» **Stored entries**
───
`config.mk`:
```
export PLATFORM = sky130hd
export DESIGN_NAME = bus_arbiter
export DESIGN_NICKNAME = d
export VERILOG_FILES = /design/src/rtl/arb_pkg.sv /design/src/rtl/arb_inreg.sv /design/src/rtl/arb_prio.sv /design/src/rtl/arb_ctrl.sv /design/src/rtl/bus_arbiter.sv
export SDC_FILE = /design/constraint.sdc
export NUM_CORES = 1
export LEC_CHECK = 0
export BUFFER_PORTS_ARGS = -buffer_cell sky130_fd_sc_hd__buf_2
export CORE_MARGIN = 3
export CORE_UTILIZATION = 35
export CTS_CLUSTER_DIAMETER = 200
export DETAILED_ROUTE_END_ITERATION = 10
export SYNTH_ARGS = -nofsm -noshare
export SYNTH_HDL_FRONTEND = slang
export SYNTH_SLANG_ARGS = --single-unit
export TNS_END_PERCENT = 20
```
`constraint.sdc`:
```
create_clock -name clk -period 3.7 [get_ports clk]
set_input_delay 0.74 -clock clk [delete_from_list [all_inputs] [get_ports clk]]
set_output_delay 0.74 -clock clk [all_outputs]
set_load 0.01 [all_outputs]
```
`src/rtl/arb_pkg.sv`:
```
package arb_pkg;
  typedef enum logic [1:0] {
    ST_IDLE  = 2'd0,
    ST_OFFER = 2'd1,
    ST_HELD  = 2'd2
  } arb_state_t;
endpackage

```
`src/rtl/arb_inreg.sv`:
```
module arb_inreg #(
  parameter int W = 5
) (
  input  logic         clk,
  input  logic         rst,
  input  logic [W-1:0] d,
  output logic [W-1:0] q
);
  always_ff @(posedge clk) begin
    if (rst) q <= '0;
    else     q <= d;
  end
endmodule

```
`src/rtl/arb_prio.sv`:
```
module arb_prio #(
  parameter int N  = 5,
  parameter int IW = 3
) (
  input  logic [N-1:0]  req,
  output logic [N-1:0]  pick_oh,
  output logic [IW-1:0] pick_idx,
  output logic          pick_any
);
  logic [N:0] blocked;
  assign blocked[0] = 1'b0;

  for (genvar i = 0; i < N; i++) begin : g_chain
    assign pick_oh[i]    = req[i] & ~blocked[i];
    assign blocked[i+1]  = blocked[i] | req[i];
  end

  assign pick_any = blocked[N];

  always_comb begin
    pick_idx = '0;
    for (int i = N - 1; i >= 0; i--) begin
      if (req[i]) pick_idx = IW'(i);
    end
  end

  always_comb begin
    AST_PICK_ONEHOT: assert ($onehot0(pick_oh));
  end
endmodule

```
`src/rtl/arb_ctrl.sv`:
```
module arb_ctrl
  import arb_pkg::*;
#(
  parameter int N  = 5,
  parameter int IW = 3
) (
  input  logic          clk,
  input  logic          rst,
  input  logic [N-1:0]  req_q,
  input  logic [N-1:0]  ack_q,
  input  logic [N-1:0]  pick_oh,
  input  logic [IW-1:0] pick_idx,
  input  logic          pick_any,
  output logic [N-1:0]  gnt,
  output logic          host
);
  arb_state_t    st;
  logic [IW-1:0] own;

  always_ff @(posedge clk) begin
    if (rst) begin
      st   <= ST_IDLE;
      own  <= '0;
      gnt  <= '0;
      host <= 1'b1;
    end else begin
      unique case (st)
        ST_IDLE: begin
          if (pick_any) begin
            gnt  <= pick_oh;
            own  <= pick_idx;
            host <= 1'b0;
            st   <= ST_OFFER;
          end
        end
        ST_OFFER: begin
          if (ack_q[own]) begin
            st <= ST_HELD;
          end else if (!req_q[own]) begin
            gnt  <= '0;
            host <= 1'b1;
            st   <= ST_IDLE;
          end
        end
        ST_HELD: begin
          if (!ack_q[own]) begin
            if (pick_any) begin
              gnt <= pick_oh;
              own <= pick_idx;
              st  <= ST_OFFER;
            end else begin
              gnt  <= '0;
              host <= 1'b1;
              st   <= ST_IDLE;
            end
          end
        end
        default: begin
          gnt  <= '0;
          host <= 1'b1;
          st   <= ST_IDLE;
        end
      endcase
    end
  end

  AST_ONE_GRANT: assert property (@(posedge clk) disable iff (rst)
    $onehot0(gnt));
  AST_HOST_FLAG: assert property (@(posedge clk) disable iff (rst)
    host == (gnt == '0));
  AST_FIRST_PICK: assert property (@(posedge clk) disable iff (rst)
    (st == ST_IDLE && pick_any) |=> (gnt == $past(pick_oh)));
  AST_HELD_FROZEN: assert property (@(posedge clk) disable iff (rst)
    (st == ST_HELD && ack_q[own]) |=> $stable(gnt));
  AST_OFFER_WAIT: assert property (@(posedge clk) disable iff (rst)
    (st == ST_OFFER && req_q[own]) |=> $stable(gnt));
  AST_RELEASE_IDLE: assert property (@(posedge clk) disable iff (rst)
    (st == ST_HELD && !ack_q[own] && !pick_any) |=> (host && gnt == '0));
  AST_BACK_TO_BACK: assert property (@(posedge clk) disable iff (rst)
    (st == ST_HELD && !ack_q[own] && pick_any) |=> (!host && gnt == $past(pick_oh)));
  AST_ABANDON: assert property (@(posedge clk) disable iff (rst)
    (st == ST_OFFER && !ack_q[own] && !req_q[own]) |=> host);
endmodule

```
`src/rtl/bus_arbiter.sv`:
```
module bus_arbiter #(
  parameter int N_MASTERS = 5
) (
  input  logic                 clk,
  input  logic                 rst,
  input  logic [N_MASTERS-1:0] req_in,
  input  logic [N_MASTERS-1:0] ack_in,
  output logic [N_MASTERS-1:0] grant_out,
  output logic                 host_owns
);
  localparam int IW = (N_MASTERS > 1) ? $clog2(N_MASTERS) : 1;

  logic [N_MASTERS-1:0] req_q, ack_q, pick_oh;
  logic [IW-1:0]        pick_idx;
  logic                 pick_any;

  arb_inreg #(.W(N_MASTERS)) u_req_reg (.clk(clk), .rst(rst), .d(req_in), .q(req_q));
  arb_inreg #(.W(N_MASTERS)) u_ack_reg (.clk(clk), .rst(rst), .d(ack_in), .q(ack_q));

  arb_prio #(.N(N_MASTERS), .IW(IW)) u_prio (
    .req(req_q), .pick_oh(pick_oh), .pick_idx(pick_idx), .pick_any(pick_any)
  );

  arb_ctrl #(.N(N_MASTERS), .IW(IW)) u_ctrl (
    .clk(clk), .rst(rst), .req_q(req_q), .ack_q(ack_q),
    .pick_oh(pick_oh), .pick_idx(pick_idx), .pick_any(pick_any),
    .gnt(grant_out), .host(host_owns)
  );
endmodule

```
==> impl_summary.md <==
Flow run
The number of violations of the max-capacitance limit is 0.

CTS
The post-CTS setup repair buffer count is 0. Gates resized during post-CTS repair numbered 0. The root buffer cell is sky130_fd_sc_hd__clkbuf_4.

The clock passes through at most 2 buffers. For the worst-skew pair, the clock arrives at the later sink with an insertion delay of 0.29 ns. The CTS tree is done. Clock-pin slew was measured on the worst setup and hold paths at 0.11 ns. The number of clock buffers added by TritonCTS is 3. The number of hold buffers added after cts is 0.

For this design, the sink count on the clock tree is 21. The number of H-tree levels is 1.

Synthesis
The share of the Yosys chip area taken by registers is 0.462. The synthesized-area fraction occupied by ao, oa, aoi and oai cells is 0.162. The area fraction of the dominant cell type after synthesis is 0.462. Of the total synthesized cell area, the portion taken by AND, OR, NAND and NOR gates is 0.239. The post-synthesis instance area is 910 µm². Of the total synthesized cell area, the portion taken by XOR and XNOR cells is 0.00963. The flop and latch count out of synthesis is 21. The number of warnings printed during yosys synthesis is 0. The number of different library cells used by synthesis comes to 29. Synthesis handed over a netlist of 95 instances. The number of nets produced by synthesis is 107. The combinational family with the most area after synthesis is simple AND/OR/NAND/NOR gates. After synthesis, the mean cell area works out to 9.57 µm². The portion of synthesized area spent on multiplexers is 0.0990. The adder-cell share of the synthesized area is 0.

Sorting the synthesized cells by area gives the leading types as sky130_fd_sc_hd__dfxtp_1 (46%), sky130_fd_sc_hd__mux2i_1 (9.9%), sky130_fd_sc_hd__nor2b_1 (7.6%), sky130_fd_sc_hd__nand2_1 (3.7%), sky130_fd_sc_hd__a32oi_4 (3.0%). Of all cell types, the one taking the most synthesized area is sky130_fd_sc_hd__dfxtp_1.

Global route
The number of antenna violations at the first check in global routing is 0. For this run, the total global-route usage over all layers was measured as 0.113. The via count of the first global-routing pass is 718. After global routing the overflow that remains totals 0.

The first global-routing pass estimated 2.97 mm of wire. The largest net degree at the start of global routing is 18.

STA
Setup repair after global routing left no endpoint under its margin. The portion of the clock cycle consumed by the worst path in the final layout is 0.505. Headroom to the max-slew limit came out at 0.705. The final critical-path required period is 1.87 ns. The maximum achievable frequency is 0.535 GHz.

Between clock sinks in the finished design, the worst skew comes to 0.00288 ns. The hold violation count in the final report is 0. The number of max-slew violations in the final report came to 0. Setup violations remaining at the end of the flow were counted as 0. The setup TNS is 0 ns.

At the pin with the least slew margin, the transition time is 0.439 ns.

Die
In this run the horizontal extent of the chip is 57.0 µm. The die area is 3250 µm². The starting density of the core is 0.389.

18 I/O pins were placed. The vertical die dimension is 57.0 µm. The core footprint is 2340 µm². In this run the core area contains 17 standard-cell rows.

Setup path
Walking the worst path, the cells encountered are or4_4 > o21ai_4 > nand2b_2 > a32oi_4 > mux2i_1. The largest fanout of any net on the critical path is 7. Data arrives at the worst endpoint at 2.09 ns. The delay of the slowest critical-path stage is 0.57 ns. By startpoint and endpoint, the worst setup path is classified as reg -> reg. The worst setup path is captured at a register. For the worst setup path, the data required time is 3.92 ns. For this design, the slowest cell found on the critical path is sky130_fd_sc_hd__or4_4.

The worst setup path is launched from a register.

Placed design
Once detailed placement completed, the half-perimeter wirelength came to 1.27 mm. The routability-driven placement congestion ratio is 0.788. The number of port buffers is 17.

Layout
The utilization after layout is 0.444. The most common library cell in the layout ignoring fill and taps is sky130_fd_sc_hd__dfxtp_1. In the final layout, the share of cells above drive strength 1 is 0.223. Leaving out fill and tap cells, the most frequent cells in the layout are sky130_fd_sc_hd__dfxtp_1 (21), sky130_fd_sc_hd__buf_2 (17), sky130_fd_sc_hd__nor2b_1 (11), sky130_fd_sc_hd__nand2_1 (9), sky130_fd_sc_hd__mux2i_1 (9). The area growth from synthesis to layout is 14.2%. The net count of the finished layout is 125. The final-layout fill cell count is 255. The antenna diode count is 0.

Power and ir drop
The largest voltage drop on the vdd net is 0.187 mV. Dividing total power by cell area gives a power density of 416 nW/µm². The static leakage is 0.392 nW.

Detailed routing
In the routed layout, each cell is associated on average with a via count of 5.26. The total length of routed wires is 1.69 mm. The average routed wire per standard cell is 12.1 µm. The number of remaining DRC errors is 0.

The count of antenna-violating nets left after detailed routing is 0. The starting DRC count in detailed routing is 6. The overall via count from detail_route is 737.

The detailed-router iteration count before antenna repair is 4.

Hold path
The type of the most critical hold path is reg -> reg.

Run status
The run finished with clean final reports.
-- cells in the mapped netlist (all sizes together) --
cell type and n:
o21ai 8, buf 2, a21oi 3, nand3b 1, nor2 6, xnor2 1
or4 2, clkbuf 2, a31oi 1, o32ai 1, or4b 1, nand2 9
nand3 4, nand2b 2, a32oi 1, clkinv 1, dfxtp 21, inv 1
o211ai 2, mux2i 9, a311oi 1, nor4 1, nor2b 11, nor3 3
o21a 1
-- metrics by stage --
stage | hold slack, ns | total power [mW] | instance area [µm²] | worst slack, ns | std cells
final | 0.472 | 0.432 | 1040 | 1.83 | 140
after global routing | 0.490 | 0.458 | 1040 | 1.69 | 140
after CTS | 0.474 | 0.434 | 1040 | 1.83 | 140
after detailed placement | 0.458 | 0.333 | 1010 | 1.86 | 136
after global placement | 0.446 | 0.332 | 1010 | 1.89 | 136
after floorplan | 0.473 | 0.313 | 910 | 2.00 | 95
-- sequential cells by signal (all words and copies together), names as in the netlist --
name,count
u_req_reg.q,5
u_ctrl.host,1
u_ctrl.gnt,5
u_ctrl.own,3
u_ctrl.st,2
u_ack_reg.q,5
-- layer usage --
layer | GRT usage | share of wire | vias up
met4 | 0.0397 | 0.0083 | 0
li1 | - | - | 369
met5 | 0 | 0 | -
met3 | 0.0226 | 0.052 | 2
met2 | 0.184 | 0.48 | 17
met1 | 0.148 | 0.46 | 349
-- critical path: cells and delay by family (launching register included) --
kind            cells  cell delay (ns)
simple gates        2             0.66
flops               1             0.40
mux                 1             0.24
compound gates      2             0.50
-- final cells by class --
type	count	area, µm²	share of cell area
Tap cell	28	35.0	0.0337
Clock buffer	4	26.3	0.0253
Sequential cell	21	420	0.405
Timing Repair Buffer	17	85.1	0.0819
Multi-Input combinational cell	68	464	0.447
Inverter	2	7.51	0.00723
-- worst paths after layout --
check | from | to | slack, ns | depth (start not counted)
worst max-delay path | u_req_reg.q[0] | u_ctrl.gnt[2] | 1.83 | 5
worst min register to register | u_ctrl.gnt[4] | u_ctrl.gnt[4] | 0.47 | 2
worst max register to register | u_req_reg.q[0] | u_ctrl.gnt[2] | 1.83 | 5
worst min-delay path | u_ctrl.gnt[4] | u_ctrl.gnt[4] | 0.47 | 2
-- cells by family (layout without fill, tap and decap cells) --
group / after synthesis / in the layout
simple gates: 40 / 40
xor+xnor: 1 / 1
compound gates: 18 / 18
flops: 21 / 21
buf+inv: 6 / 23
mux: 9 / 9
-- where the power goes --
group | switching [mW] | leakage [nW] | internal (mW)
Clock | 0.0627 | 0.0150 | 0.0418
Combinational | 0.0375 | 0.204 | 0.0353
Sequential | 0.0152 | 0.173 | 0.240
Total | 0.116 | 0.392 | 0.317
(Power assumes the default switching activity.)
───
» **ASSIGNED TASK**
What is the number of lines in the data above that contain the word "switching"? Report the figure only.

» **WRITTEN SOLUTION**
2